[src/hw/mem_event_pkg.sv]
// Purpose: Shared constants for the memory-pipeline event selection block
// Assumes: Event-select and counter-config words are 32 bits wide
// Notes:   Field positions, event codes and counter-config selects
package mem_event_pkg;

  // ****************************************
  // Field positions
  // ****************************************
  localparam int CODE_MSB = 31;
  localparam int CODE_LSB = 25;
  localparam int MASK_MSB = 24;
  localparam int MASK_LSB = 9;
  localparam int CSEL_MSB = 15;
  localparam int CSEL_LSB = 13;
  localparam int MASK_W   = MASK_MSB - MASK_LSB + 1;

  // ****************************************
  // Event-select codes
  // ****************************************
  localparam logic [6:0] CODE_MEM_COMPLETE = 7'h08;
  localparam logic [6:0] CODE_LOAD_REPLAY  = 7'h04;
  localparam logic [6:0] CODE_STORE_REPLAY = 7'h05;
  localparam logic [6:0] CODE_ORDER_RETRY  = 7'h03;
  localparam logic [6:0] CODE_PAGE_WALK    = 7'h01;

  // ****************************************
  // Counter-config selects
  // ****************************************
  localparam logic [2:0] CSEL_STORE_ADDR = 3'h2;
  localparam logic [2:0] CSEL_ORDER_BUF  = 3'h2;
  localparam logic [2:0] CSEL_WALK       = 3'h4;

  // ****************************************
  // Mask bit positions
  // ****************************************
  localparam int BIT_LOAD_SPLIT   = 0;
  localparam int BIT_STORE_SPLIT  = 1;
  localparam int BIT_SPLIT_LOAD   = 1;
  localparam int BIT_SPLIT_STORE  = 1;
  localparam int BIT_NO_STA       = 1;
  localparam int BIT_NO_STD       = 3;
  localparam int BIT_PARTIAL_DATA = 4;
  localparam int BIT_UNALIGNED    = 5;
  localparam int BIT_DATA_WALK    = 0;
  localparam int BIT_INSTR_WALK   = 1;

  // ****************************************
  // Counter numbering
  // ****************************************
  localparam int NUM_COUNTERS  = 12;
  localparam int CNT_LOW_A     = 0;
  localparam int CNT_LOW_B     = 2;
  localparam int CNT_STORE_A   = 8;
  localparam int CNT_STORE_B   = 10;

endpackage

[src/hw/event_qualify.sv]
// Purpose: Match one event-select word against one event and its mask bits
// Assumes: Event vector is laid out on the mask bit positions
// Notes:   Purely combinational
`timescale 1ns/1ps
module event_qualify
  import mem_event_pkg::*;
(
  // Programmed selection
  input  wire logic [31:0]       evsel,
  input  wire logic [6:0]        code,
  // Event strobes on mask positions
  input  wire logic [MASK_W-1:0] events,
  // Result
  output logic                   hit
);

  // Any selected mask bit with its event present counts; empty mask counts nothing
  assign hit = (evsel[CODE_MSB:CODE_LSB] == code) && |(evsel[MASK_MSB:MASK_LSB] & events);

endmodule

[src/hw/mem_replay_event_select.sv]
// Purpose: Route memory-pipeline events to performance counter increments
// Assumes: Event strobes are one-cycle pulses synchronous to mclk
// Notes:   Counter arithmetic lives outside; this block issues increments
// Behaviour
// - Code 08H with counter select 02H counts load split and store split completions
// - Mask bit 0 load splits done, bit 1 store splits done
// - Several mask bits may be set; any matching bit counts
// - Store-address pair: first word feeds counters 8,9; second feeds 10,11
// - Code 04H, mask bit 1, select 02H counts split load replays
// - Code 05H, mask bit 1, select 02H counts split store replays
// - Order-buffer load retries route to counters 0,1 or 2,3
// - All-cache-miss qualification also counts uncacheable accesses
// - Code 01H counts page walks; bit 0 data, bit 1 instruction
`timescale 1ns/1ps
module mem_replay_event_select
  import mem_event_pkg::*;
(
  // Clock and reset
  input  wire logic                         mclk,
  input  wire logic                         rst,
  // Event-select words
  input  wire logic [31:0]                  store_addr_evsel_a,
  input  wire logic [31:0]                  store_addr_evsel_b,
  input  wire logic [31:0]                  order_buf_evsel_a,
  input  wire logic [31:0]                  order_buf_evsel_b,
  input  wire logic [31:0]                  walk_evsel_a,
  input  wire logic [31:0]                  walk_evsel_b,
  // Counter-config words, one per counter
  input  wire logic [NUM_COUNTERS-1:0][31:0] counter_config_ctrl,
  // Memory completion strobes
  input  wire logic                         load_split_done,
  input  wire logic                         store_split_done,
  // Port replay strobes
  input  wire logic                         split_load_replay,
  input  wire logic                         split_store_replay,
  // Order-buffer retry causes
  input  wire logic                         retry_no_sta,
  input  wire logic                         retry_no_std,
  input  wire logic                         retry_partial_data,
  input  wire logic                         retry_unaligned,
  // Page-miss walker strobes
  input  wire logic                         data_xlate_miss_walk,
  input  wire logic                         instr_xlate_miss_walk,
  // Cache event qualification
  input  wire logic                         all_miss_enable,
  input  wire logic                         cache_miss,
  input  wire logic                         uncacheable_access,
  // Results
  output logic [NUM_COUNTERS-1:0]           count_inc,
  output logic                              all_cache_miss_event
);

  // ****************************************
  // Event vectors on mask positions
  // ****************************************
  logic [MASK_W-1:0] complete_vec;
  logic [MASK_W-1:0] load_rep_vec;
  logic [MASK_W-1:0] store_rep_vec;
  logic [MASK_W-1:0] retry_vec;
  logic [MASK_W-1:0] walk_vec;

  always_comb begin
    complete_vec                   = '0;
    complete_vec[BIT_LOAD_SPLIT]   = load_split_done;
    complete_vec[BIT_STORE_SPLIT]  = store_split_done;
    load_rep_vec                   = '0;
    load_rep_vec[BIT_SPLIT_LOAD]   = split_load_replay;
    store_rep_vec                  = '0;
    store_rep_vec[BIT_SPLIT_STORE] = split_store_replay;
    retry_vec                      = '0;
    retry_vec[BIT_NO_STA]          = retry_no_sta;
    retry_vec[BIT_NO_STD]          = retry_no_std;
    retry_vec[BIT_PARTIAL_DATA]    = retry_partial_data;
    retry_vec[BIT_UNALIGNED]       = retry_unaligned;
    walk_vec                       = '0;
    walk_vec[BIT_DATA_WALK]        = data_xlate_miss_walk;
    walk_vec[BIT_INSTR_WALK]       = instr_xlate_miss_walk;
  end

  // ****************************************
  // Per-pair qualification
  // ****************************************
  logic [31:0] sa_word [2];
  logic [31:0] ob_word [2];
  logic [31:0] wk_word [2];
  logic [1:0]  sa_hit;
  logic [1:0]  ob_hit;
  logic [1:0]  wk_hit;
  logic [2:0]  csel [NUM_COUNTERS];

  assign sa_word[0] = store_addr_evsel_a;
  assign sa_word[1] = store_addr_evsel_b;
  assign ob_word[0] = order_buf_evsel_a;
  assign ob_word[1] = order_buf_evsel_b;
  assign wk_word[0] = walk_evsel_a;
  assign wk_word[1] = walk_evsel_b;

  for (genvar k = 0; k < NUM_COUNTERS; k++) begin : g_csel
    assign csel[k] = counter_config_ctrl[k][CSEL_MSB:CSEL_LSB];
  end

  for (genvar p = 0; p < 2; p++) begin : g_pair
    logic mc_hit;
    logic lr_hit;
    logic sr_hit;

    event_qualify u_complete (
      .evsel  (sa_word[p]),
      .code   (CODE_MEM_COMPLETE),
      .events (complete_vec),
      .hit    (mc_hit)
    );
    event_qualify u_load_rep (
      .evsel  (sa_word[p]),
      .code   (CODE_LOAD_REPLAY),
      .events (load_rep_vec),
      .hit    (lr_hit)
    );
    event_qualify u_store_rep (
      .evsel  (sa_word[p]),
      .code   (CODE_STORE_REPLAY),
      .events (store_rep_vec),
      .hit    (sr_hit)
    );
    event_qualify u_retry (
      .evsel  (ob_word[p]),
      .code   (CODE_ORDER_RETRY),
      .events (retry_vec),
      .hit    (ob_hit[p])
    );
    event_qualify u_walk (
      .evsel  (wk_word[p]),
      .code   (CODE_PAGE_WALK),
      .events (walk_vec),
      .hit    (wk_hit[p])
    );

    // Only one code can match a word, so the OR never double counts
    assign sa_hit[p] = mc_hit | lr_hit | sr_hit;
  end

  // ****************************************
  // Counter increment routing
  // ****************************************
  logic [NUM_COUNTERS-1:0] next_count_inc;
  logic                    next_all_cache_miss_event;

  always_comb begin
    next_count_inc = '0;
    for (int i = 0; i < 2; i++) begin
      // Store-address pair is the only path into counters 8 to 11
      next_count_inc[CNT_STORE_A+i] = sa_hit[0] && (csel[CNT_STORE_A+i] == CSEL_STORE_ADDR);
      next_count_inc[CNT_STORE_B+i] = sa_hit[1] && (csel[CNT_STORE_B+i] == CSEL_STORE_ADDR);
      // Low counters pick their source word by the counter-config select
      next_count_inc[CNT_LOW_A+i] = (ob_hit[0] && (csel[CNT_LOW_A+i] == CSEL_ORDER_BUF))
                                  | (wk_hit[0] && (csel[CNT_LOW_A+i] == CSEL_WALK));
      next_count_inc[CNT_LOW_B+i] = (ob_hit[1] && (csel[CNT_LOW_B+i] == CSEL_ORDER_BUF))
                                  | (wk_hit[1] && (csel[CNT_LOW_B+i] == CSEL_WALK));
    end
    // Uncacheable accesses miss by definition, so they join the miss count
    next_all_cache_miss_event = all_miss_enable && (cache_miss || uncacheable_access);
  end

  // Registered to keep outputs glitch free; costs one cycle of latency
  always_ff @(posedge mclk or posedge rst) begin
    if (rst) begin
      count_inc            <= '0;
      all_cache_miss_event <= 1'b0;
    end else begin
      count_inc            <= next_count_inc;
      all_cache_miss_event <= next_all_cache_miss_event;
    end
  end
endmodule

[config.mk]
export PLATFORM = sky130hd
export DESIGN_NAME = mem_replay_event_select
export DESIGN_NICKNAME = d
export VERILOG_FILES = /design/src/hw/mem_event_pkg.sv /design/src/hw/event_qualify.sv /design/src/hw/mem_replay_event_select.sv
export SDC_FILE = /design/constraint.sdc
export NUM_CORES = 1
export LEC_CHECK = 0
export BUFFER_PORTS_ARGS = -buffer_cell sky130_fd_sc_hd__buf_2
export CORE_AREA = 5 5 229 231
export DETAILED_ROUTE_END_ITERATION = 10
export DIE_AREA = 0 0 234 236
export GPL_ROUTABILITY_DRIVEN = 0
export REMOVE_ABC_BUFFERS = 1
export SLEW_MARGIN = 40
export SYNTH_ARGS = -nofsm -noshare
export SYNTH_HDL_FRONTEND = slang
export SYNTH_SLANG_ARGS = --single-unit
[constraint.sdc]
create_clock -name mclk -period 0.8 [get_ports mclk]
set_input_delay 0.08 -clock mclk [delete_from_list [all_inputs] [get_ports mclk]]
set_output_delay 0.08 -clock mclk [all_outputs]
set_load 0.02 [all_outputs]
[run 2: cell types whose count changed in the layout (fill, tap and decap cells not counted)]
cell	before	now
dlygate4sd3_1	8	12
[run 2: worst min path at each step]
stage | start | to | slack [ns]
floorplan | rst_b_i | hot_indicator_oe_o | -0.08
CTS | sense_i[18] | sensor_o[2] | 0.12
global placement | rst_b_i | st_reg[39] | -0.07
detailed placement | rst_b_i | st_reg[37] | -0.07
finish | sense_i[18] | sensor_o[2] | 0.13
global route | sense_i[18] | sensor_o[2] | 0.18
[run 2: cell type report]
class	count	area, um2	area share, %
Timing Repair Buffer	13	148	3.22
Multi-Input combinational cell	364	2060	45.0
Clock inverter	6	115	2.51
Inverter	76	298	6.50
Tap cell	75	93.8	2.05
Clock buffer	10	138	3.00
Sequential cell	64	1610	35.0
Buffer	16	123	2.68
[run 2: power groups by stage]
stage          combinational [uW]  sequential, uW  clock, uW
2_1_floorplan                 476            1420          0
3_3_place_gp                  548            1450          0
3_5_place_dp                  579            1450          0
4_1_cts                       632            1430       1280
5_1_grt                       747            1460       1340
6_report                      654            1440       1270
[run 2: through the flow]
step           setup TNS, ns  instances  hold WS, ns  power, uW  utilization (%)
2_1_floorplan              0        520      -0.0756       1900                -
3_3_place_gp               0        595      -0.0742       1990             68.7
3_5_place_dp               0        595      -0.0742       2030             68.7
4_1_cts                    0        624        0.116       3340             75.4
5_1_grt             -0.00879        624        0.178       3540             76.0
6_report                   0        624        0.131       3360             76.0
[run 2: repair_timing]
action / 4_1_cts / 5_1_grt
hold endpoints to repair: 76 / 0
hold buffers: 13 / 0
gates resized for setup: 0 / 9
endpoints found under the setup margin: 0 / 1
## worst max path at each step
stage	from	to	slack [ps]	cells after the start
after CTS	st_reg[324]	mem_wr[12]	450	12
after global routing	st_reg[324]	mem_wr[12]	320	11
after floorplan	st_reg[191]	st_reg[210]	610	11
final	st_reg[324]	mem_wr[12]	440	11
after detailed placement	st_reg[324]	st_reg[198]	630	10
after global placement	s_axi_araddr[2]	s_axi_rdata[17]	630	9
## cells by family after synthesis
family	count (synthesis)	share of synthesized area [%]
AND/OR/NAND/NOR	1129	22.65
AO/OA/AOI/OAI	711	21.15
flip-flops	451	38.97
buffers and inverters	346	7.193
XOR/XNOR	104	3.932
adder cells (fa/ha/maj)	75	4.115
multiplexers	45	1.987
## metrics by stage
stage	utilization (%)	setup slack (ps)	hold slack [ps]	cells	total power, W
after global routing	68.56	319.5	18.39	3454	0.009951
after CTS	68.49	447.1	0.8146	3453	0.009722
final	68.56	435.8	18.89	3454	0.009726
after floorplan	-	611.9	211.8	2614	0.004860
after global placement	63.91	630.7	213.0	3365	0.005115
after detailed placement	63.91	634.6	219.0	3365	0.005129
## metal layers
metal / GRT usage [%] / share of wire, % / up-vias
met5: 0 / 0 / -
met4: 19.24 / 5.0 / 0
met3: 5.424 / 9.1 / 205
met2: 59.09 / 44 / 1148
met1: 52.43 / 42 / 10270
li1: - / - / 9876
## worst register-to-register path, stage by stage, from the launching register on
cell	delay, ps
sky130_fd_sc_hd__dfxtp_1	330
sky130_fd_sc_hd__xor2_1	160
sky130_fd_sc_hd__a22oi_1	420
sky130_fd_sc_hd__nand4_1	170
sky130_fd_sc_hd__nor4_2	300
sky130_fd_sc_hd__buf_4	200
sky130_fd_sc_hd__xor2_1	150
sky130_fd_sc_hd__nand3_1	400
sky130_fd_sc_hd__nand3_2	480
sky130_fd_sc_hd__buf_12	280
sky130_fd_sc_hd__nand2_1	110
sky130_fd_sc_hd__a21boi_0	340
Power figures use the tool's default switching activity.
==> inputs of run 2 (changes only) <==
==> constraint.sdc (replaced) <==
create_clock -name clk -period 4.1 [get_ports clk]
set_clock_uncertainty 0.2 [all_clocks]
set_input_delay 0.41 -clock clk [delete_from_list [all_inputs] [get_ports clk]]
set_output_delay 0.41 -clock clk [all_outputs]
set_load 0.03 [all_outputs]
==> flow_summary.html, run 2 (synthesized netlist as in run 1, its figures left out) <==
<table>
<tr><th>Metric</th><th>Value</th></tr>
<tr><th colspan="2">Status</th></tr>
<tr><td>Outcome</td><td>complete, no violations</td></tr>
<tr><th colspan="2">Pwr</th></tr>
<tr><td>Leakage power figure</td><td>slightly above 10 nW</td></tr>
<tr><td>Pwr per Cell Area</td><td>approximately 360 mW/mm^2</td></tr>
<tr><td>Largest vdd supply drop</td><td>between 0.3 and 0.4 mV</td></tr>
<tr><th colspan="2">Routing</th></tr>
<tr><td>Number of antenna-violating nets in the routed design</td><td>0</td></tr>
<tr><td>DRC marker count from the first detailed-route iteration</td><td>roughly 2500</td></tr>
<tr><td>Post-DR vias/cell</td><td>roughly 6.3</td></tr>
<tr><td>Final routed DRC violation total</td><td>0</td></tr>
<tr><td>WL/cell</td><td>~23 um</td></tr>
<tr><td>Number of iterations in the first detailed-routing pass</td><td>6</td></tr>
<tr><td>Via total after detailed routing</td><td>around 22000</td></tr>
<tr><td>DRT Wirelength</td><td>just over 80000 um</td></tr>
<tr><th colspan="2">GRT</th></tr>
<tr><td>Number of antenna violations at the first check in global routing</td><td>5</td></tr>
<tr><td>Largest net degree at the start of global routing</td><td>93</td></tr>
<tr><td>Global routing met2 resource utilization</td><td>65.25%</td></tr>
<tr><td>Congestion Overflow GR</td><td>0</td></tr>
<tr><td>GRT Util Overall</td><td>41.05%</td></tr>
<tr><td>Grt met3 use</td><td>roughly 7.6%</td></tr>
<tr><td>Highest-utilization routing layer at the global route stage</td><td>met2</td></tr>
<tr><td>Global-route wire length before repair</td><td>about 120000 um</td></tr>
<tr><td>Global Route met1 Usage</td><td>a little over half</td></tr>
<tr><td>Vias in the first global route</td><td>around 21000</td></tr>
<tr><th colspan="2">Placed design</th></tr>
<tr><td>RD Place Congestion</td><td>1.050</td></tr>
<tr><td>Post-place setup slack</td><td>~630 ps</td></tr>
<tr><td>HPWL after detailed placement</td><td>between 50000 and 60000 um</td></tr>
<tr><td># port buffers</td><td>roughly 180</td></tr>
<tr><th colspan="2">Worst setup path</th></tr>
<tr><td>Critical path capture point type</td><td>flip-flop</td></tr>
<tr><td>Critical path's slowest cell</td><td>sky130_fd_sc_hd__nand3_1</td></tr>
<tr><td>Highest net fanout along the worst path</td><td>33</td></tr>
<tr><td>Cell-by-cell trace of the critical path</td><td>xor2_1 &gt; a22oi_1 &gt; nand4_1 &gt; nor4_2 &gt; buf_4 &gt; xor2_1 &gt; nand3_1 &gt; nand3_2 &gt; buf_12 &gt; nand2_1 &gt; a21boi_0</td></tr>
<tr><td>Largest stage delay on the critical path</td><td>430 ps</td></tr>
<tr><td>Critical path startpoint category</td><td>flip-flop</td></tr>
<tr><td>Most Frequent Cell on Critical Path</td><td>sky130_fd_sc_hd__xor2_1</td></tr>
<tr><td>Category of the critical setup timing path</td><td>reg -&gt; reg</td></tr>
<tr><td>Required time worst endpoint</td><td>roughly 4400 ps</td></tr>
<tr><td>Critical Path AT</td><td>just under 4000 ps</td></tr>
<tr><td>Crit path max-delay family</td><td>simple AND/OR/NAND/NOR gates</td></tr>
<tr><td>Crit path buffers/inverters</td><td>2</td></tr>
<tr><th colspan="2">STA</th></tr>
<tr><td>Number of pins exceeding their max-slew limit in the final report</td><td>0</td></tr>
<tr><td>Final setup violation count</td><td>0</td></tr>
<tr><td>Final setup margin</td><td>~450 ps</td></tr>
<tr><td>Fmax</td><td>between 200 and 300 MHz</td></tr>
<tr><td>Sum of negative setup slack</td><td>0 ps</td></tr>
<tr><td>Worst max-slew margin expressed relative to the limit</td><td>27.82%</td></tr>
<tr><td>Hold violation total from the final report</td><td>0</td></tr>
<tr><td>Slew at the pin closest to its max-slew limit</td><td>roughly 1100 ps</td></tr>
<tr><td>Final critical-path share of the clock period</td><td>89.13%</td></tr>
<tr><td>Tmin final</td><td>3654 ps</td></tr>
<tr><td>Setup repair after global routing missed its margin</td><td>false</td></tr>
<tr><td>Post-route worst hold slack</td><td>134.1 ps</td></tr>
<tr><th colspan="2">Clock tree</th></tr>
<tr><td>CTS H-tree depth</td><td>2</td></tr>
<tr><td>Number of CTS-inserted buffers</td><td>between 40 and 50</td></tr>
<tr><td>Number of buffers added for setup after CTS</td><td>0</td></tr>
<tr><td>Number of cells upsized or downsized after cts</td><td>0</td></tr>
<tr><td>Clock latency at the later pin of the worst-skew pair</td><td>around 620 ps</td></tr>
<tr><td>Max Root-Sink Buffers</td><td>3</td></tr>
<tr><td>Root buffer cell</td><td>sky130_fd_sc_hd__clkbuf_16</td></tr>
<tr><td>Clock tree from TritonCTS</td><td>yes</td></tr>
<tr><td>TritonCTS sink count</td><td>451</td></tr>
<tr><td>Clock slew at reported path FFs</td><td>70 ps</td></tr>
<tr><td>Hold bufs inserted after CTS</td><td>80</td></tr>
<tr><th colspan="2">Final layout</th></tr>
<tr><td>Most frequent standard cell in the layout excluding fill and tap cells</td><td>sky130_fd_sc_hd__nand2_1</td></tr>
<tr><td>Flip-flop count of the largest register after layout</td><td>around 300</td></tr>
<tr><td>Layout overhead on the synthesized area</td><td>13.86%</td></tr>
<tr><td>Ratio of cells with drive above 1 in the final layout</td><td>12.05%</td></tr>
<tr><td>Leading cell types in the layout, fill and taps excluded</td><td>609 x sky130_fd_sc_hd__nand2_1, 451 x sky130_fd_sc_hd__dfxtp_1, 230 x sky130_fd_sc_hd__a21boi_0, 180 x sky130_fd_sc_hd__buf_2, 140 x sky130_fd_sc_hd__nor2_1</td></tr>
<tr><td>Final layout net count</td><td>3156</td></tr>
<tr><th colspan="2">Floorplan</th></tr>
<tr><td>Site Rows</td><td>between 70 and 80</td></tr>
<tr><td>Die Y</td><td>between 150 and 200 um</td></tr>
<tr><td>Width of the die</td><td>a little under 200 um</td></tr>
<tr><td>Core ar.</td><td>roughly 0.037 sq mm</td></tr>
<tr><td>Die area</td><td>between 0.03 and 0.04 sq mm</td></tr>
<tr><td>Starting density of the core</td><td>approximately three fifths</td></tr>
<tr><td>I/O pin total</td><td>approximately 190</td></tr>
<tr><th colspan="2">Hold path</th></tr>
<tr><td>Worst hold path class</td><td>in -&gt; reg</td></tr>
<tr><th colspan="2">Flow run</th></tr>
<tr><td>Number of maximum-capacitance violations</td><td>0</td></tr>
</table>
===== config.mk =====
export PLATFORM = sky130hd
export DESIGN_NAME = cgp_pwm_output
export DESIGN_NICKNAME = d
export VERILOG_FILES = /design/src/include/cgp_pkg.sv /design/src/core/cgp_density_filter.sv /design/src/core/cgp_pwm_output.sv
export SDC_FILE = /design/constraint.sdc
export NUM_CORES = 1
export LEC_CHECK = 0
export ABC_AREA = 1
export BUFFER_PORTS_ARGS = -buffer_cell sky130_fd_sc_hd__buf_2
export CORE_UTILIZATION = 31
export CTS_CLUSTER_DIAMETER = 120
export DETAILED_ROUTE_END_ITERATION = 10
export MAX_ROUTING_LAYER = met4
export PLACE_DENSITY_LB_ADDON = 0.12
export SLEW_MARGIN = 5
export SYNTH_ARGS = -nofsm -noshare
export SYNTH_HDL_FRONTEND = slang
export SYNTH_SLANG_ARGS = --single-unit

===== constraint.sdc =====
create_clock -name clock -period 8.82 [get_ports clock]
set_input_delay 0.882 -clock clock [delete_from_list [all_inputs] [get_ports clock]]
set_output_delay 0.882 -clock clock [all_outputs]
set_load 0.05 [all_outputs]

TASK DIRECTIONS> In the listing above, find the line containing "<tr><td>Site Rows</td><td>between 70" and the line containing "<tr><td>Starting density of". Output them and every line between, exactly, and nothing else.

SOLUTION FOR THIS PROBLEM>
<tr><td>Site Rows</td><td>between 70 and 80</td></tr>
<tr><td>Die Y</td><td>between 150 and 200 um</td></tr>
<tr><td>Width of the die</td><td>a little under 200 um</td></tr>
<tr><td>Core ar.</td><td>roughly 0.037 sq mm</td></tr>
<tr><td>Die area</td><td>between 0.03 and 0.04 sq mm</td></tr>
<tr><td>Starting density of the core</td><td>approximately three fifths</td></tr>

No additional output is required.